** Requirement **
Filter the material below so that only lines containing "simple" remain.

_ _ _

### config.mk
export PLATFORM = sky130hd
export DESIGN_NAME = serial_tx_arbiter
export DESIGN_NICKNAME = d
export VERILOG_FILES = /design/src/rtl/serial_tx_pkg.sv /design/src/rtl/rr_arbiter.sv /design/src/rtl/serial_tx_arbiter.sv
export SDC_FILE = /design/constraint.sdc
export NUM_CORES = 1
export LEC_CHECK = 0
export ABC_AREA = 1
export CORE_MARGIN = 1.5
export CORE_UTILIZATION = 45
export DETAILED_ROUTE_END_ITERATION = 10
export GPL_TIMING_DRIVEN = 0
export PLACE_DENSITY = 0.86
export SLEW_MARGIN = 10
export SYNTH_ARGS = -nofsm -noshare
export SYNTH_HDL_FRONTEND = slang
export SYNTH_HIERARCHICAL = 1
export SYNTH_SLANG_ARGS = --single-unit
### constraint.sdc
create_clock -name clk -period 2.7 [get_ports clk]
set_input_delay 0.405 -clock clk [delete_from_list [all_inputs] [get_ports clk]]
set_output_delay 0.405 -clock clk [all_outputs]
set_load 0.1 [all_outputs]
### src/rtl/serial_tx_pkg.sv
// Shared types and constants for the serial transmit arbiter.
// Frame format: start bit, 8 data bits LSB first, stop bit.
package serial_tx_pkg;

    typedef enum logic [2:0] {
        ST_IDLE,
        ST_START,
        ST_DATA,
        ST_STOP,
        ST_GAP
    } tx_state_e;

    localparam int   DATA_BITS   = 8;
    localparam logic START_LEVEL = 1'b0;
    localparam logic STOP_LEVEL  = 1'b1;

endpackage

### src/rtl/rr_arbiter.sv
// Round-robin grant selection: the search starts one past the last grant and wraps.
// Purely combinational; the caller owns the last-grant register.
module rr_arbiter #(
    parameter int NREQ = 4
) (
    input  logic [NREQ-1:0]         req,
    input  logic [$clog2(NREQ)-1:0] last_grant,
    output logic [NREQ-1:0]         grant
);

    localparam int IDW = $clog2(NREQ);

    logic [IDW:0]   idx_wide;
    logic [IDW-1:0] idx;
    logic           found;

    // The sum never exceeds 2*NREQ-1, so a single conditional subtract is the modulo.
    always_comb begin
        grant    = '0;
        found    = 1'b0;
        idx_wide = '0;
        idx      = '0;
        for (int off = 1; off <= NREQ; off++) begin
            idx_wide = {1'b0, last_grant} + (IDW+1)'(off);
            if (idx_wide >= (IDW+1)'(NREQ)) begin
                idx_wide = idx_wide - (IDW+1)'(NREQ);
            end
            idx = idx_wide[IDW-1:0];
            if (!found && req[idx]) begin
                grant[idx] = 1'b1;
                found      = 1'b1;
            end
        end
    end

endmodule

### src/rtl/serial_tx_arbiter.sv
// Serializes bytes from NREQ requesters onto one line, picked round-robin,
// with GAP idle cycles after each stop bit.
module serial_tx_arbiter
    import serial_tx_pkg::*;
#(
    parameter int NREQ = 4,
    parameter int GAP  = 1
) (
    input  logic                    clk,
    input  logic                    reset,
    input  logic [NREQ-1:0]         req_valid,
    input  logic [NREQ*8-1:0]       req_data,
    output logic [NREQ-1:0]         req_ready,
    output logic                    tx_out,
    output logic                    busy,
    output logic [$clog2(NREQ)-1:0] grant_id,
    output logic                    frame_done
);

    localparam int IDW = $clog2(NREQ);

    tx_state_e      state_q, state_d;
    logic [7:0]     shift_q, shift_d;
    logic [2:0]     bit_cnt_q, bit_cnt_d;
    logic [3:0]     gap_cnt_q, gap_cnt_d;
    logic [IDW-1:0] grant_id_q, grant_id_d;
    logic [IDW-1:0] last_grant_q, last_grant_d;

    logic [NREQ-1:0] grant;
    logic [IDW-1:0]  win_idx;
    logic [7:0]      win_byte;

    rr_arbiter #(.NREQ(NREQ)) u_rr (
        .req        (req_valid),
        .last_grant (last_grant_q),
        .grant      (grant)
    );

    always_comb begin
        win_idx  = '0;
        win_byte = '0;
        for (int i = 0; i < NREQ; i++) begin
            if (grant[i]) begin
                win_idx  = IDW'(i);
                win_byte = req_data[8*i +: 8];
            end
        end
    end

    always_ff @(posedge clk) begin
        if (reset) begin
            state_q      <= ST_IDLE;
            shift_q      <= '0;
            bit_cnt_q    <= '0;
            gap_cnt_q    <= '0;
            grant_id_q   <= '0;
            last_grant_q <= IDW'(NREQ-1);
        end else begin
            state_q      <= state_d;
            shift_q      <= shift_d;
            bit_cnt_q    <= bit_cnt_d;
            gap_cnt_q    <= gap_cnt_d;
            grant_id_q   <= grant_id_d;
            last_grant_q <= last_grant_d;
        end
    end

    always_comb begin
        state_d      = state_q;
        shift_d      = shift_q;
        bit_cnt_d    = bit_cnt_q;
        gap_cnt_d    = gap_cnt_q;
        grant_id_d   = grant_id_q;
        last_grant_d = last_grant_q;
        req_ready    = '0;
        tx_out       = STOP_LEVEL;
        frame_done   = 1'b0;

        case (state_q)
            ST_IDLE: begin
                // Ready is suppressed during reset so no handshake is lost to it.
                if (|req_valid && !reset) begin
                    req_ready    = grant;
                    state_d      = ST_START;
                    shift_d      = win_byte;
                    grant_id_d   = win_idx;
                    last_grant_d = win_idx;
                end
            end
            ST_START: begin
                tx_out    = START_LEVEL;
                bit_cnt_d = '0;
                state_d   = ST_DATA;
            end
            ST_DATA: begin
                tx_out    = shift_q[0];
                shift_d   = shift_q >> 1;
                bit_cnt_d = bit_cnt_q + 3'd1;
                if (bit_cnt_q == 3'(DATA_BITS-1)) begin
                    state_d = ST_STOP;
                end
            end
            ST_STOP: begin
                tx_out     = STOP_LEVEL;
                frame_done = 1'b1;
                gap_cnt_d  = '0;
                state_d    = (GAP > 0) ? ST_GAP : ST_IDLE;
            end
            ST_GAP: begin
                gap_cnt_d = gap_cnt_q + 4'd1;
                if (gap_cnt_q == 4'(GAP-1)) begin
                    state_d = ST_IDLE;
                end
            end
            default: state_d = ST_IDLE;
        endcase
    end

    assign busy     = (state_q != ST_IDLE);
    assign grant_id = grant_id_q;

endmodule

Yosys cells after proc, flatten, opt, wreduce, memory -nomap -nowiden
Cells that the tools add are included.
- register bits: 22
- input bits: 38
- output and inout bits: 9
- logic and storage cells: 107
- $add $sub $neg: 10
- order comparisons: 12
- eq/ne operators: 8
- muxes and demuxes: 46
- bitwise gates (word level): 3
- reductions and logical operators: 22
- operator list (kind ; count):
    8-bit two-way mux ; 5
    4-bit two-way mux ; 6
    8-bit case mux with 2 select lines ; 1
    3-bit case mux with 5 select lines ; 1
    1-bit two-way mux ; 13
    3-bit greater-or-equal comparator, second input constant ; 4
    2-bit by 3-bit < comparator with 1-bit output, second input constant ; 4
    2-bit two-way mux ; 6
    4-bit bitwise OR ; 3
    3-bit two-way mux ; 3
    1-bit binary-select mux with 2-bit select ; 4
    1-bit demux with 2-bit select ; 4
    2-bit by 1-bit greater-or-equal comparator with 1-bit output, second input constant ; 4
    1-bit logical AND ; 8
    4-bit case mux with 2 select lines ; 1
    2-bit by 1-bit subtractor with 2-bit output, second input constant ; 4
    2-bit by 2-bit adder with 3-bit output, second input constant ; 2
    3-bit by 2-bit equality test with 1-bit output, second input constant ; 2
    3-bit equality test, second input constant ; 2
    2-bit inequality test, second input constant ; 3
    3-bit case mux with 2 select lines ; 1
    2-bit nonzero test ; 3
    4-bit by 1-bit adder with 4-bit output, second input constant ; 1
    1-bit zero test ; 4
    other kinds (11) ; 12

Longest topological paths before layout
Gate-level depths: netlist (run 1).
- depth after elaboration: 21
- mapped depth: 19
- gate-level depth less buffers: 18

Modules after synthesis
Netlist (run 1), hierarchy kept.
- modules (own cells, without submodules) (module ; times used ; cells each ; area each (um^2) ; sequential area each (um^2)):
    serial_tx_arbiter ; 1 ; 217 ; 1367.6 ; 440.4
    rr_arbiter ; 1 ; 75 ; 421.7 ; 0.0

Worst setup path before layout (run 1)
No wires, ideal clock.
- kind: register -> output
- from: register last_grant_q[0]
- to: output port req_ready[1]
- arrival time: 3.200 ns
- required time: 2.295 ns
- slack: -0.905 ns
- cell stages (with the launch flop): 14
- buffers on the path: 2
- cell sequence: dfxtp_1 > inv_2 > ha_1 > inv_1 > nand3_2 > nand2_4 > nand2_4 > nor2_4 > nand2_1 > nand3_1 > buf_4 > inv_1 > buf_2 > nor2_1
- cells in the longest elaborated chain, start to end: 17
- elaborated cells on any way between the ends: 62
- those cells by class: add/sub: 8; order compare: 12; mux: 29; bitwise: 3; reduce/logical: 10
- RTL lines (element ; line ; source):
    from (decl) ; serial_tx_arbiter.sv:27 ; logic [IDW-1:0] last_grant_q, last_grant_d;
    from (signal assigned) ; serial_tx_arbiter.sv:57 ; last_grant_q <= IDW'(NREQ-1);
    from (signal assigned) ; serial_tx_arbiter.sv:64 ; last_grant_q <= last_grant_d;
    parallel branches: the longest is 14 deep, another holds 2-bit by 1-bit adder with 3-bit output ; -- ;
    4-bit two-way mux (*) ; rr_arbiter.sv:29 ; if (!found && req[idx]) begin
    net grant[1] ; serial_tx_arbiter.sv:29 ; logic [NREQ-1:0] grant;
    4-bit two-way mux (*) ; serial_tx_arbiter.sv:82 ; if (|req_valid && !reset) begin
    4-bit two-way mux (*) ; serial_tx_arbiter.sv:79 ; case (state_q)
    to (decl) ; serial_tx_arbiter.sv:13 ; output logic [NREQ-1:0] req_ready,
Mark *: on every way through the listed nets, which the timed path passes. The select of a mux whose other input is x is not followed.

Worst setup path in the final report (run 1)
- from: register last_grant_q[0]
- to: output port req_ready[0]
Same word-level chain as after synthesis.

==> impl_metrics.json, run 1 <==
{
  "min_to": "bit_cnt_q[2]$_SDFFE_PP0P_",
  "crit_required_ps": 2300,
  "cp.arrival_ps": 2190,
  "pwr-share-seq_pct": 15.2,
  "timing.final.crit_share_pct": 96.24,
  "grt_usage_pct": 20.49,
  "tightest_slew_ps": 971.6,
  "clock-root-buffer": "clkbuf_8",
  "p_clk_share_pct": 7.1,
  "ys_types": 25,
  "htreeDepth": 1,
  "holdWs_ps": 471.1,
  "reg2reg_from": "last_grant_q[0]$_SDFFE_PP1P_",
  "yosys.area.top_type": "dfxtp_1",
  "status": "complete, no violations",
  "grt_overflow": 0,
  "synthTopCellsByArea": "dfxtp_1 (25%), nand2_1 (20%), nand3_1 (13%), ha_1 (8.4%), nor2_1 (6.5%)",
  "drv_cap": 0,
  "setup_violations": 0,
  "routabilityCongestion": 0.7909,
  "ant_nets": 0,
  "startpoint_type": "flop",
  "syn_to_final_growth_pct": 42.45,
  "cts.clk_slew.worst_paths_ps": 70,
  "cp_slowest_cell": "dfxtp_4",
  "fin_worst_skew_ps": 1.337,
  "yosys_warnings": 6,
  "hpwlAfterDp_um": 3366,
  "tritoncts": "yes",
  "antenna_cells": 0,
  "synth_area_per_cell_um2": 6.127,
  "boundaryPins": 47,
  "finalPower_mw": 3.270,
  "worst_skew_pair.late_latency_ps": 260,
  "cp.buffers_inverters": 5,
  "vias": 2005,
  "crit_type": "reg -> out",
  "start_util_pct": 47.79,
  "instances_no_fill": 398,
  "maxSlewHeadroom_pct": 35.02,
  "first_iter_violations": 125,
  "p_sw_mw": 1.767,
  "drc": 0,
  "fillers": 315,
  "via_per_inst": 5.038,
  "ir_worst_vdd_uv": 582.3,
  "fp.dieH_um": 66.06,
  "dp.cells": 386,
  "combPwrFrac_pct": 77.7,
  "r2r_cells": 17,
  "power_density_mw_per_mm2": 1283,
  "cp_cell_sequence": "inv_8 -> ha_4 -> inv_2 -> nand3_4 -> nand2_4 -> nand2_4 -> nor2_4 -> nand2_1 -> nand3_1 -> buf_2 -> inv_1 -> nor2_4 -> buf_6",
  "switching_share_pct": 54.03,
  "synth.net_count": 342,
  "max_freq_ghz": 0.3848,
  "die_area_mm2": 0.004363,
  "leakagePower_nw": 1.231,
  "cts.sink_count": 22,
  "ys_ff_latch": 22,
  "reg2reg_to": "shift_q[2]$_SDFFE_PP0P_",
  "final_max_slew_viol_count": 0,
  "wl_per_cell_um": 11.70,
  "cts_buffers": 3,
  "r2r_slack_ps": 310,
  "final_nets": 401,
  "wl_um": 4657,
  "rows": 22,
  "critPathCaptureType": "output pin",
  "critPathTopFamily": "simple AND/OR/NAND/NOR gates",
  "cp_max_fo": 10,
  "synth_area_mm2": 0.001789,
  "critPathMaxStageDelay_ps": 390,
  "p_int_mw": 1.503,
  "clk_path_buf_depth": 2,
  "hp-start": "bit_cnt_q[2]$_SDFFE_PP0P_",
  "layout_min_cycle_time_ps": 2599,
  "coreArea_mm2": 0.003744,
  "hold_class": "reg -> reg",
  "drive_gt1_share_pct": 17.14,
  "syn_inst": 292,
  "drt_pass1_iterations": 4,
  "antenna_found_initial": 0,
  "hold_path_depth": 2,
  "grt_first_pass_wirelength_um": 7065,
  "portBuffers": 46,
  "grt_pass1_vias": 1724,
  "yosys.area.top_type_share_pct": 24.62,
  "grt_max_degree": 17,
  "postCtsHoldBufs": 0,
  "seq_area_frac_synth_pct": 24.62,
  "hold_viol": 0,
  "die_w_um": 66.06
}
[cell usage in the layout, fill, tap and decap left out, types with 2 or more instances in the layout]
| master | n |
|---|---|
| buf_4 | 10 |
| nor2_1 | 27 |
| clkbuf_8 | 4 |
| inv_1 | 24 |
| inv_2 | 2 |
| dfxtp_4 | 2 |
| nand2_4 | 3 |
| a21oi_1 | 17 |
| ha_1 | 11 |
| or2_2 | 7 |
| nand3_1 | 44 |
| buf_12 | 2 |
| dlygate4sd2_1 | 2 |
| inv_4 | 2 |
| nor2_4 | 7 |
| nand2_2 | 6 |
| buf_6 | 5 |
| clkbuf_1 | 3 |
| nand3_2 | 2 |
| nand3_4 | 2 |
| dlymetal6s2s_1 | 3 |
| a211oi_1 | 2 |
| nand2_1 | 91 |
| o21ai_0 | 7 |
| dfxtp_1 | 20 |
| clkdlybuf4s50_1 | 37 |
[registers in the layout, indices dropped and copies added (netlist names)]
register,cells
bit_cnt_q,3
gap_cnt_q,4
grant_id,2
last_grant_q,2
shift_q,8
state_q,3
[through the flow]
stage | cell area, µm² | setup WS [ps] | TNS, ps | util, %
2_1_floorplan | 1821 | -54.67 | -54.67 | -
3_3_place_gp | 2341 | -1026 | -3868 | 62.53
3_5_place_dp | 2341 | -1068 | -4247 | 62.53
4_1_cts | 2460 | 13.40 | 0 | 65.71
5_1_grt | 2549 | -10.48 | -10.48 | 68.08
6_report | 2549 | 101.5 | 0 | 68.08
[cell families (layout without fill, tap and decap cells)]
kind of cell	count (synthesis)	after routing	share of synthesized area, %
simple gates	190	190	48.53
buf+inv	39	97	9.371
compound gates	29	29	9.091
flops	22	22	24.62
fa+ha+maj	12	12	8.391
[worst reg2reg max path: cells and delay by family (launching register included)]
| family | cells | cell delay (ps) |
|---|---|---|
| and+or+nand+nor | 10 | 1010 |
| buffers and inverters | 6 | 620 |
| DFF | 1 | 390 |
| adders and majority gates | 1 | 250 |
[synth_stat cells (all sizes together)]
cell type    n
a211oi       2
a21oi       18
buf          6
clkbuf       3
dfxtp       22
ha          12
inv         30
nand2      100
nand3       48
nor2        35
o2111ai      1
o211a        1
o21ai        7
or2          7
[worst max path at each step]
stage | start | to | slack [ps] | cells past startpoint
finish | last_grant_q[0]$_SDFFE_PP1P_ | req_ready[0] | 100 | 13
global route | last_grant_q[0]$_SDFFE_PP1P_ | req_ready[0] | -10 | 13
CTS | last_grant_q[0]$_SDFFE_PP1P_ | req_ready[1] | 10 | 14
detailed placement | last_grant_q[1]$_SDFFE_PP1P_ | req_ready[3] | -1070 | 13
global placement | last_grant_q[1]$_SDFFE_PP1P_ | req_ready[3] | -1030 | 13
floorplan | last_grant_q[1]$_SDFFE_PP1P_ | req_ready[1] | -50 | 13
[what timing repair did]
action,in CTS,in global routing
setup buffers,3,6
resized for setup,42,15
endpoints found under the hold margin,0,0
pin swaps,2,2
endpoints found under the setup margin,13,4
[power by group through the flow]
stage / combinational (mW) / clock (mW) / sequential, mW
finish: 2.54 / 0.233 / 0.497
global route: 2.76 / 0.252 / 0.511
CTS: 2.28 / 0.242 / 0.492
detailed placement: 2.15 / 0 / 0.518
global placement: 2.11 / 0 / 0.517
floorplan: 1.64 / 0 / 0.593
[area by class of cell]
cell class | instances | area (µm²) | share of cell area, %
buffer | 8 | 57.56 | 2.258
clock buffer | 4 | 55.05 | 2.160
inverter | 30 | 128.9 | 5.056
multi-input combinational | 231 | 1244 | 48.80
sequential | 22 | 447.9 | 17.57
tap | 48 | 60.06 | 2.356
timing repair buffer | 55 | 555.5 | 21.80
[layer usage]
| layer | track usage [%] | routed length [µm] |
|---|---|---|
| met5 | 0 | 0 |
| met4 | 8.418 | 104 |
| met3 | 2.726 | 239 |
| met2 | 35.23 | 2132 |
| met1 | 25.68 | 2181 |
No activity file was read; power rests on OpenSTA's default activity.
==> run 2: changes to the inputs <==
--- a/config.mk
+++ b/config.mk
@@ -7,10 +7,11 @@
 export LEC_CHECK = 0
 export ABC_AREA = 1
 export CORE_MARGIN = 1.5
-export CORE_UTILIZATION = 45
+export CORE_UTILIZATION = 44
+export CTS_BUF_LIST = sky130_fd_sc_hd__clkbuf_16
 export DETAILED_ROUTE_END_ITERATION = 10
 export GPL_TIMING_DRIVEN = 0
-export PLACE_DENSITY = 0.86
+export PLACE_DENSITY = 0.87
 export SLEW_MARGIN = 10
 export SYNTH_ARGS = -nofsm -noshare
 export SYNTH_HDL_FRONTEND = slang
==> constraint.sdc (replaced) <==
create_clock -name clk -period 2.39 [get_ports clk]
set_input_delay 0.3585 -clock clk [delete_from_list [all_inputs] [get_ports clk]]
set_output_delay 0.3585 -clock clk [all_outputs]
set_load 0.1 [all_outputs]
==> impl_metrics.json, run 2 (synthesis results as in run 1) <==
{
  "largest_register": "shift_q",
  "stdcell_area_mm2": 0.002683,
  "maxSlewHeadroom_pct": 35.65,
  "layout_min_cycle_time_ps": 2378,
  "final_common_cell": "nand2_1",
  "timing.final.crit_share_pct": 99.49,
  "hold_viol": 0,
  "p_int_mw": 1.921,
  "tightest_slew_ps": 962.3,
  "cts.clk_slew.worst_paths_ps": 60,
  "power_density_mw_per_mm2": 1528,
  "leakagePower_nw": 1.291,
  "largestRegisters": "shift_q x8, gap_cnt_q x4",
  "htreeDepth": 1,
  "ir_worst_vdd_uv": 614.9,
  "largest_reg_flops": 8,
  "grt_max_degree": 16,
  "p_sw_mw": 2.177,
  "max_freq_ghz": 0.4206,
  "final_nets": 408,
  "multiInputGateArea_mm2": 0.001275,
  "status": "complete, no violations",
  "hpwlAfterDp_um": 3416,
  "wl_um": 5172,
  "grt_first_pass_wirelength_um": 7824,
  "syn_to_final_growth_pct": 49.93,
  "fillers": 283,
  "drv_cap": 0,
  "antenna_cells": 0,
  "ant_nets": 0,
  "p_clk_share_pct": 8.5,
  "clk_path_buf_depth": 2,
  "grt_usage_pct": 22.50,
  "regArea_um2": 447.9,
  "grt_pass1_vias": 1846,
  "fin_worst_skew_ps": 1.823,
  "tritoncts": "yes",
  "pwr-share-seq_pct": 13.9,
  "wl_per_cell_um": 12.77,
  "startpoint_type": "flop",
  "antenna_found_initial": 0,
  "crit_type": "reg -> out",
  "coreArea_mm2": 0.003771,
  "die_w_um": 66.77,
  "crit_required_ps": 2030,
  "boundaryPins": 47,
  "first_iter_violations": 133,
  "portBuffers": 46,
  "drt_pass1_iterations": 4,
  "switching_share_pct": 53.12,
  "routabilityCongestion": 0.7929,
  "grt_overflow": 0,
  "cp_max_fo": 5,
  "drive_gt1_share_pct": 21.01,
  "via_per_inst": 5.091,
  "setup_violations": 0,
  "final_max_slew_viol_count": 0,
  "rows": 22,
  "die_area_mm2": 0.004458,
  "cts.sink_count": 22,
  "combPwrFrac_pct": 77.6,
  "cp.arrival_ps": 2020,
  "layout_common_cells": "nand2_1 (90), nand3_1 (41), clkdlybuf4s50_1 (35), nor2_1 (26), inv_1 (23)",
  "vias": 2062,
  "placed_area_mm2": 0.002381,
  "drc": 0,
  "cts_buffers": 3,
  "hold_class": "reg -> reg",
  "worst_skew_pair.late_latency_ps": 250,
  "clock-root-buffer": "clkbuf_16",
  "rsz0062_at_grt": "yes",
  "critPathCaptureType": "output pin",
  "finalPower_mw": 4.099,
  "fp.dieH_um": 66.77,
  "start_util_pct": 47.45
}
run 2: changes by cell type in the layout (fill, tap and decap cells not counted), moves of 3 or more:
| cell | before | now |
|---|---|---|
| clkbuf_16 | 0 | 3 |
| nand3_1 | 44 | 41 |
| clkbuf_8 | 4 | 0 |
| buf_4 | 10 | 18 |
| dlygate4sd2_1 | 2 | 5 |
run 2: power groups by stage:
stage	logic [mW]	clock network, mW	registers [mW]
2_1_floorplan	1.92	0	0.686
3_3_place_gp	2.46	0	0.603
3_5_place_dp	2.51	0	0.607
4_1_cts	2.90	0.356	0.567
5_1_grt	3.41	0.371	0.580
6_report	3.18	0.349	0.569
run 2: routing by layer:
layer	GRT usage, %	wire length [µm]	share of wire [%]	vias to the layer above
met1	27.81	2204	43	926
met2	39.50	2555	49	59
li1	-	-	-	1064
met5	0	0	0	-
met4	7.908	104	2.0	0
met3	3.209	308	6.0	13
run 2: worst max-delay path, cell delays in order, from the launching register on:
cell	delay, ps
dfxtp_4	370
inv_8	40
ha_4	250
inv_4	70
nand3_4	80
nand2_4	110
nand2_4	60
nor2_4	110
nand2_1	70
nand3_1	80
buf_6	110
clkinvlp_4	100
nor2_4	120
buf_12	180
run 2: worst paths after layout:
check	start	to	slack, ps	depth (start not counted)
setup reg to reg	last_grant_q[0]$_SDFFE_PP1P_	shift_q[1]$_SDFFE_PP0P_	80	16
hold / removal	bit_cnt_q[0]$_SDFFE_PP0P_	bit_cnt_q[0]$_SDFFE_PP0P_	460	1
hold reg to reg	bit_cnt_q[0]$_SDFFE_PP0P_	bit_cnt_q[0]$_SDFFE_PP0P_	460	1
setup / recovery	last_grant_q[0]$_SDFFE_PP1P_	req_ready[1]	10	13
run 2: final cells by class:
type,instances,area share [%]
multi-input cells,231,47.53
flip-flops and latches,22,16.70
well taps,48,2.239
plain buffers,7,1.959
clock buffers,3,2.799
clock inverters,1,0.1399
inverters,30,5.317
repair buffers,63,23.32
run 2: repair_timing:
item	in CTS	in global routing
buffers inserted	11	6
gates resized for setup	57	9
pin swaps	6	13
endpoints found under the setup margin	8	12
hold buffers	0	0
run 2: through the flow:
| step | hold slack (ps) | worst slack, ps | instances | TNS, ps | utilization [%] |
|---|---|---|---|---|---|
| after detailed placement | 458.0 | -1173 | 386 | -5970 | 63.14 |
| after global routing | 492.1 | -71.03 | 405 | -391.4 | 71.13 |
| after global placement | 444.1 | -1122 | 386 | -5077 | 63.14 |
| after CTS | 465.1 | -3.147 | 399 | -3.147 | 69.08 |
| after floorplan | 428.6 | -0.3233 | 292 | -0.3233 | - |
| final | 463.5 | 12.28 | 405 | 0 | 71.13 |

_ _ _

** Output below **
  "critPathTopFamily": "simple AND/OR/NAND/NOR gates",
simple gates	190	190	48.53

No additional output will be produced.